Hadoop is an open-source, a Java-based programming framework that continues the processing of large data sets in a distributed computing environment. It based on the Google File System or GFS.
Hadoop runs few applications on distributed systems with thousands of nodes involving petabytes of information. It has a distributed file system, called Hadoop Distributed File System or HDFS, which enables fast data transfer among the nodes.
How it can be used to solves the problem?
Big Data problems are everywhere in this digital world. There is too much data to make sense of and consume. Companies big and small are now investing to solve problems in Hadoop. Data analysis to help business operations arrive at decisions or support business process are common scenarios of hadoop.
Pattern recognition: Since Hadoop can manage structured, semi-structured and unstructured data, pattern recognition is a common big data problem that Hadoop can successfully tackle. Solving business problems with Hadoop cluster that breaks down large data into a smaller cluster for analyzing and processing is the key to resolve this concern. A common use case for pattern recognition is real time analytics. Hadoop can continuously capture, store and process data from sensors and connected devices. With this live data, Hadoop can proactively assist in churning possible safety risks and help in damage control.
Index Building: Indexing large amount of data is another big data challenge. Data creation has become such a norm that it is nearly impossible to cap creation of data. Creating indexes on those millions of records can be accomplished with Hadoop. It essentially simplifies search queries on high volume data. A common use case of this would be an app that has to announce correct scores for leading players on their chart!

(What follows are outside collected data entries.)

$ cat config.mk
export PLATFORM = sky130hd
export DESIGN_NAME = i2c_slave_status_protocol
export DESIGN_NICKNAME = d
export VERILOG_FILES = /design/src/i2c_slave_status_protocol.v
export VERILOG_INCLUDE_DIRS = /design/src
export SDC_FILE = /design/constraint.sdc
export NUM_CORES = 1
export LEC_CHECK = 0
export ABC_CLOCK_PERIOD_IN_PS = 2400
export BUFFER_PORTS_ARGS = -buffer_cell sky130_fd_sc_hd__buf_2
export CORE_UTILIZATION = 55
export DETAILED_ROUTE_END_ITERATION = 6
export PLACE_DENSITY_LB_ADDON = 0.12
export SLEW_MARGIN = 20
export SYNTH_ARGS = -nofsm -noshare
export SYNTH_HDL_FRONTEND = slang
export SYNTH_SLANG_ARGS = --single-unit
$ cat constraint.sdc
create_clock -name hclk -period 2.4 [get_ports hclk]
set_clock_uncertainty 0.2 [all_clocks]
set_input_delay 0.36 -clock hclk [delete_from_list [all_inputs] [get_ports hclk]]
set_output_delay 0.36 -clock hclk [all_outputs]
set_load 0.005 [all_outputs]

Recommendation Engines: Recommendation engines have picked up and how on almost every online platform. Be it e-commerce website or content based sites like Youtube. With Hadoop creating relevant recommendations and altering recommendations within fraction of seconds is possible. Hadoop and predictive analysis basically helps in filtering vast information online to narrow consumable choices that increase user engagement and customer conversions.
Applications of Hadoop
Organizations, especially those that generate a lot of data rely on Hadoop and similar platforms for the storage and analysis of data. These organizations include Facebook. Facebook generates an enormous volume of data and has been found to apply Hadoop for its operations. The flexibility of Hadoop allows it to function in multiple areas of Facebook in different capacities. Facebook data are thus compartmentalized into the different components of Hadoop and the applicable tools. Data such as status updates on Facebook, for example, are stored on the MySQL platform. The Facebook messenger app is known to run on HBase.
Experts have also stated that e-commerce giant, Amazon also utilize components of Hadoop inefficient data processing. The component of Hadoop that is utilized by Amazon include Elastic MapReduce web service. Elastic MapReduce web service is adapted for effectively carrying out data processing operations, which include log analysis, web indexing, data warehousing, financial analysis, scientific simulation, machine learning, and bioinformatics.
Other organizations that apply components of Hadoop include eBay and Adobe. eBay uses Hadoop components such as Java MapReduce, Apache Hive, Apache HBase, and Apache Pig for processes such as research and search optimization. Adobe is known to apply components of Hadoop such as Apache HBase and Apache Hadoop. The production, as well as development processes of Adobe, applies components of Hadoop on clusters of 30 nodes. There are reports of the expansion of the nodes utilized by Adobe.
Although these are examples of the application of Hadoop on a large scale, vendors have developed tools that allow the application of Hadoop in small scales across different operations.